Gluons are excitations of the SU(3) color field that necessarily accompany quarks, governing confinement and hadron structure.

Thus, would you agree that electromagnetism may be viewed as the primary operational gateway through which energy first becomes matter, making it a strong candidate for the most fundamental enabling interaction in nature?
If electromagnetic fields were entirely absent, what might be the outcome?

 

[PeterDonis]

If electromagnetic field energy can act as the initial source from which particles and atoms ultimately emerge

Not the "initial source"--the electromagnetic field energy itself didn't appear out of nowhere.

According to our best current models, our best candidate for an "initial source" of all the matter and energy in the universe is the inflaton field--the field whose "false vacuum" state caused inflation. At the end of inflation, this field gave up its energy to all of the Standard Model fields--not just the electromagnetic field. Indeed, the EM field we know today didn't even exist then, since it only came into being after the electroweak phase transition.

electromagnetism plays a uniquely foundational role in the energy budget of matter formation.

No, it doesn't, because you're not considering the whole picture. See above.

This perspective helps explain several well-established observations:

No, it doesn't.
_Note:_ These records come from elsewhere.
<file path="src/rtl/pcw0_pkg.sv">
package pcw0_pkg;
  // widths of the pci address, window mask field and translated address
  localparam int ADDR_W = 32;
  localparam int MASK_W = 12;
  localparam int PA_W   = 33;
  localparam int LOW_W  = 8;   // one enable per 64KB block below 512KB
  localparam int TOP_W  = 9;   // top limit in 2MB units
  localparam int HOLE_W = 16;  // hole bounds in 64KB units
  localparam int BIOS_W = 4;   // one enable per 64KB bios block
  localparam int STAT_W = 16;

  // controller register offsets on the software port
  localparam logic [2:0] REG_CTRL = 3'h0;
  localparam logic [2:0] REG_TOP  = 3'h1;
  localparam logic [2:0] REG_HTOP = 3'h2;
  localparam logic [2:0] REG_HBOT = 3'h3;
  localparam logic [2:0] REG_BIOS = 3'h4;
  localparam logic [2:0] REG_STAT = 3'h5;

  // control register field positions
  localparam int CTRL_EN_BIT  = 0;
  localparam int CTRL_LOW_LSB = 1;

  // reset values
  localparam logic [LOW_W:0]    CTRL_RST = 9'h000;
  localparam logic [TOP_W-1:0]  TOP_RST  = 9'h000;
  localparam logic [HOLE_W-1:0] HOLE_RST = 16'h0000;
  localparam logic [BIOS_W-1:0] BIOS_RST = 4'h0;

  // fixed compatibility address map
  localparam logic [ADDR_W-1:0] LOW_LIMIT = 32'h0008_0000;
  localparam logic [ADDR_W-1:0] VGA_LO    = 32'h000a_0000;
  localparam logic [ADDR_W-1:0] VGA_HI    = 32'h000b_ffff;
  localparam logic [ADDR_W-1:0] BIOS_LO   = 32'h000c_0000;
  localparam logic [ADDR_W-1:0] ONE_MB    = 32'h0010_0000;
  localparam logic [20:0]       TOP_PAD   = 21'h000000;

  // window size: mask covers address bits 31:20, below that always inside
  localparam logic [19:0] MASK_LOW = 20'hfffff;
  localparam int          SG_SHIFT = 10;  // pte address = page index * 8
  localparam logic [PA_W-1:0] PTE_ALIGN = 33'h1_ffff_fff8;

  // inclusive range test used by several decoders
  function automatic logic in_range(input logic [ADDR_W-1:0] a,
                                    input logic [ADDR_W-1:0] lo,
                                    input logic [ADDR_W-1:0] hi);
    in_range = (a >= lo) && (a <= hi);
  endfunction
endpackage

</file>
<file path="src/rtl/pcw0_link_if.sv">
interface pcw0_link_if;
  // address phase seen by both ends, one-cycle strobe
  logic                       addr_valid;
  logic [pcw0_pkg::ADDR_W-1:0] addr;
  // compatibility chip select from the eisa bridge, active low
  logic                       chipsel_n;
  // window 0 claims the transaction, active low
  logic                       devsel_n;

  modport dev (input addr_valid, input addr, input chipsel_n, output devsel_n);
  modport brg (output addr_valid, output addr, output chipsel_n, input devsel_n);
endinterface

</file>
<file path="src/rtl/pcw0_brg_end.sv">
// Function
// - window 0 may take chip select as decode
// - chip select low gives hit and claim
// - sg enable still picks translation mode
// - chip select enable overrides window enable
// - software matches window mask to region size
// - window area covers whole chip select region
// - never select inside the vga hole
// - top limit 2MB steps, 1MB to 512MB; the 9-bit field takes values up to 511, so the logic reaches 1022MB
// - hole bounds in 64KB steps, excluded
// - control enables decode and low regions
// - attribute bits enable bios regions
//
// The register addresses and the strobed register port are this design's own decisions.
module pcw0_brg_end
(
  input  wire logic                        clk_sys,
  input  wire logic                        reset,
  pcw0_link_if.brg                         link,
  input  wire logic                        req_valid,
  input  wire logic [pcw0_pkg::ADDR_W-1:0] req_addr,
  input  wire logic [2:0]                  reg_addr,
  input  wire logic [31:0]                 reg_wdata,
  input  wire logic                        reg_wr,
  input  wire logic                        reg_rd,
  output logic      [31:0]                 reg_rdata,
  output logic                             claim_seen
);
  // software programmed decode settings
  logic [pcw0_pkg::LOW_W:0]    chipsel_decode_control;  // enable plus low regions
  logic [pcw0_pkg::TOP_W-1:0]  chipsel_top_limit;       // 2MB units
  logic [pcw0_pkg::HOLE_W-1:0] chipsel_hole_top;        // 64KB units
  logic [pcw0_pkg::HOLE_W-1:0] chipsel_hole_bottom;     // 64KB units
  logic [pcw0_pkg::BIOS_W-1:0] bios_region_attr;        // one bit per bios block
  logic [pcw0_pkg::LOW_W:0]    next_ctrl;
  logic [pcw0_pkg::TOP_W-1:0]  next_top;
  logic [pcw0_pkg::HOLE_W-1:0] next_htop;
  logic [pcw0_pkg::HOLE_W-1:0] next_hbot;
  logic [pcw0_pkg::BIOS_W-1:0] next_bios;

  // software read port
  logic [31:0] next_rdata;

  // link side flops
  logic                        addr_valid;       // address phase strobe
  logic [pcw0_pkg::ADDR_W-1:0] addr;             // address held on the link
  logic                        chipsel_n;        // chip select, active low
  logic                        next_addr_valid;
  logic [pcw0_pkg::ADDR_W-1:0] next_addr;
  logic                        next_chipsel_n;

  // claim observation and status
  logic                        next_claim_seen;
  logic                        last_select;      // chip select of last phase
  logic                        next_last_select;
  logic [pcw0_pkg::STAT_W-1:0] claim_count;      // claims seen since reset
  logic [pcw0_pkg::STAT_W-1:0] next_claim_count;

  // decode intermediates
  logic [pcw0_pkg::ADDR_W-1:0] top_bytes;        // first byte above the region
  logic [pcw0_pkg::ADDR_W-1:0] hole_lo;
  logic [pcw0_pkg::ADDR_W-1:0] hole_hi;
  logic                        in_low;
  logic                        in_vga;
  logic                        in_bios;
  logic                        in_ext;
  logic                        in_hole;
  logic                        region_ok;
  logic                        select;

  // register writes; status is read only, writes to it are dropped
  always_comb
  begin
    next_ctrl = chipsel_decode_control;
    next_top  = chipsel_top_limit;
    next_htop = chipsel_hole_top;
    next_hbot = chipsel_hole_bottom;
    next_bios = bios_region_attr;
    if (reg_wr)
    begin
      case (reg_addr)
        pcw0_pkg::REG_CTRL:
        begin
          next_ctrl = reg_wdata[pcw0_pkg::LOW_W:0];
        end
        pcw0_pkg::REG_TOP:
        begin
          next_top = reg_wdata[pcw0_pkg::TOP_W-1:0];
        end
        pcw0_pkg::REG_HTOP:
        begin
          next_htop = reg_wdata[pcw0_pkg::HOLE_W-1:0];
        end
        pcw0_pkg::REG_HBOT:
        begin
          next_hbot = reg_wdata[pcw0_pkg::HOLE_W-1:0];
        end
        pcw0_pkg::REG_BIOS:
        begin
          next_bios = reg_wdata[pcw0_pkg::BIOS_W-1:0];
        end
        default:
        begin
          // unmapped or read-only offset: nothing stored
          next_ctrl = chipsel_decode_control;
        end
      endcase
    end
  end

  // register storage
  always_ff @(posedge clk_sys)
  begin
    if (reset)
    begin
      chipsel_decode_control <= pcw0_pkg::CTRL_RST;
      chipsel_top_limit      <= pcw0_pkg::TOP_RST;
      chipsel_hole_top       <= pcw0_pkg::HOLE_RST;
      chipsel_hole_bottom    <= pcw0_pkg::HOLE_RST;
      bios_region_attr       <= pcw0_pkg::BIOS_RST;
    end
    else
    begin
      chipsel_decode_control <= next_ctrl;
      chipsel_top_limit      <= next_top;
      chipsel_hole_top       <= next_htop;
      chipsel_hole_bottom    <= next_hbot;
      bios_region_attr       <= next_bios;
    end
  end

  // read data one cycle after the strobe; unmapped offsets read zero
  always_comb
  begin
    next_rdata = 32'h0000_0000;
    if (reg_rd)
    begin
      case (reg_addr)
        pcw0_pkg::REG_CTRL: next_rdata = {23'h000000, chipsel_decode_control};
        pcw0_pkg::REG_TOP:  next_rdata = {23'h000000, chipsel_top_limit};
        pcw0_pkg::REG_HTOP: next_rdata = {16'h0000, chipsel_hole_top};
        pcw0_pkg::REG_HBOT: next_rdata = {16'h0000, chipsel_hole_bottom};
        pcw0_pkg::REG_BIOS: next_rdata = {28'h0000000, bios_region_attr};
        pcw0_pkg::REG_STAT: next_rdata = {15'h0000, last_select, claim_count};
        default:            next_rdata = 32'h0000_0000;
      endcase
    end
  end

  // read port flop
  always_ff @(posedge clk_sys)
  begin
    if (reset)
    begin
      reg_rdata <= 32'h0000_0000;
    end
    else
    begin
      reg_rdata <= next_rdata;
    end
  end

  // compatibility decode of the incoming request address
  always_comb
  begin
    // a zero limit still gives the least region of 1MB
    if (chipsel_top_limit == '0)
    begin
      top_bytes = pcw0_pkg::ONE_MB;
    end
    else
    begin
      top_bytes = {2'b00, chipsel_top_limit, pcw0_pkg::TOP_PAD};
    end
    hole_lo = {chipsel_hole_bottom, 16'h0000};
    hole_hi = {chipsel_hole_top, 16'hffff};
    in_low  = req_addr < pcw0_pkg::LOW_LIMIT;
    in_vga  = pcw0_pkg::in_range(req_addr, pcw0_pkg::VGA_LO, pcw0_pkg::VGA_HI);
    in_bios = pcw0_pkg::in_range(req_addr, pcw0_pkg::BIOS_LO, pcw0_pkg::ONE_MB - 32'h1);
    in_ext  = (req_addr >= pcw0_pkg::ONE_MB) && (req_addr < top_bytes);
    // an inverted pair of bounds means no hole at all
    in_hole = (chipsel_hole_top >= chipsel_hole_bottom)
              && pcw0_pkg::in_range(req_addr, hole_lo, hole_hi);
    region_ok = 1'b0;
    if (in_low)
    begin
      // each 64KB block below 512KB has its own enable
      region_ok = chipsel_decode_control[pcw0_pkg::CTRL_LOW_LSB + 32'(req_addr[18:16])];
    end
    else if (in_vga)
    begin
      region_ok = 1'b0;
    end
    else if (in_bios)
    begin
      region_ok = bios_region_attr[req_addr[17:16]];
    end
    else if (in_ext)
    begin
      region_ok = 1'b1;
    end
    // hole excluded last, so it also cuts into the low and bios areas
    select = chipsel_decode_control[pcw0_pkg::CTRL_EN_BIT]
             && region_ok && !in_hole;
  end

  // link drive: address and chip select leave together, one cycle after request
  always_comb
  begin
    next_addr_valid  = req_valid;
    next_addr        = req_valid ? req_addr : addr;
    // chip select only asserted during an address phase
    next_chipsel_n   = !(req_valid && select);
    next_last_select = req_valid ? select : last_select;
    // claim seen one cycle after the device drives it
    next_claim_seen  = !link.devsel_n;
    next_claim_count = claim_count + (link.devsel_n ? 16'h0000 : 16'h0001);
  end

  // link and status flops
  always_ff @(posedge clk_sys)
  begin
    if (reset)
    begin
      addr_valid  <= 1'b0;
      addr        <= '0;
      chipsel_n   <= 1'b1;
      last_select <= 1'b0;
      claim_seen  <= 1'b0;
      claim_count <= '0;
    end
    else
    begin
      addr_valid  <= next_addr_valid;
      addr        <= next_addr;
      chipsel_n   <= next_chipsel_n;
      last_select <= next_last_select;
      claim_seen  <= next_claim_seen;
      claim_count <= next_claim_count;
    end
  end

  assign link.addr_valid = addr_valid;
  assign link.addr       = addr;
  assign link.chipsel_n  = chipsel_n;
endmodule

</file>
<file path="src/flat_wrapper.sv">
// flat-port wrapper written by rule: the top's interface ports become plain ports
module pcw0_brg_end_flat 
  (clk_sys, reset, req_valid, req_addr, reg_addr, reg_wdata, reg_wr, reg_rd, reg_rdata, claim_seen, link_addr_valid, link_addr, link_chipsel_n, link_devsel_n);
  pcw0_link_if link_i ();
  input  wire logic clk_sys;
  input  wire logic reset;
  input  wire logic req_valid;
  input  wire logic [pcw0_pkg::ADDR_W-1:0] req_addr;
  input  wire logic [2:0] reg_addr;
  input  wire logic [31:0] reg_wdata;
  input  wire logic reg_wr;
  input  wire logic reg_rd;
  output logic      [31:0] reg_rdata;
  output logic claim_seen;
  output wire logic [$bits(link_i.addr_valid)-1:0] link_addr_valid;
  output wire logic [$bits(link_i.addr)-1:0] link_addr;
  output wire logic [$bits(link_i.chipsel_n)-1:0] link_chipsel_n;
  input wire logic [$bits(link_i.devsel_n)-1:0] link_devsel_n;
  assign link_addr_valid = link_i.addr_valid;
  assign link_addr = link_i.addr;
  assign link_chipsel_n = link_i.chipsel_n;
  assign link_i.devsel_n = link_devsel_n;
  pcw0_brg_end u_core (.clk_sys(clk_sys), .reset(reset), .link(link_i), .req_valid(req_valid), .req_addr(req_addr), .reg_addr(reg_addr), .reg_wdata(reg_wdata), .reg_wr(reg_wr), .reg_rd(reg_rd), .reg_rdata(reg_rdata), .claim_seen(claim_seen));
endmodule
</file>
Those observations are best explained by the entire Standard Model, not just the little piece of it you are looking at.

\When nuclei transition or are disrupted, a significant portion of the released energy appears as electromagnetic radiation (e.g. gamma rays).

But the strong and weak interactions are also involved; it's not just EM.

Much of the mass of hadrons arises from field energy rather than bare particle masses.

Strong interaction field energy, not EM field energy.

All quantum fields exhibit fluctuations, and different interaction fields govern how energy is stored, confined, and redistributed.

Sure, but EM is only one of them (and, as above, it only exists in the form we know it at energies below the electroweak phase transition energy).

Bound systems across scales (atomic, nuclear, gravitational) obey formally similar inverse-square or orbital relations

No, they don't. Only the EM and gravitational interactions have inverse square laws in the low energy limit. The strong and weak interactions do not.

Do you agree that If electromagnetic fields were entirely absent, no known stable atoms, chemistry, or complex matter as we observe it could exist?

Sure, but you could say the same about the strong and weak interactions. There's nothing that picks out EM as being special here.

Electromagnetism appears to be the only interaction that can exist as freely propagating field energy in empty space

No, gravitation also can.

and directly initiate the conversion of energy into matter.

No, there are strong and weak interactions that start with only gauge bosons and end up with "matter".

would you agree that electromagnetism may be viewed as the primary operational gateway through which energy first becomes matter, making it a strong candidate for the most fundamental enabling interaction in nature?

No. See above.

 

[PeterDonis]

Thread closed for moderation.

 

[berkeman]

After a Mentor discussion, the thread will remain closed. The OP's comments are borderline personal speculation, which we do not allow.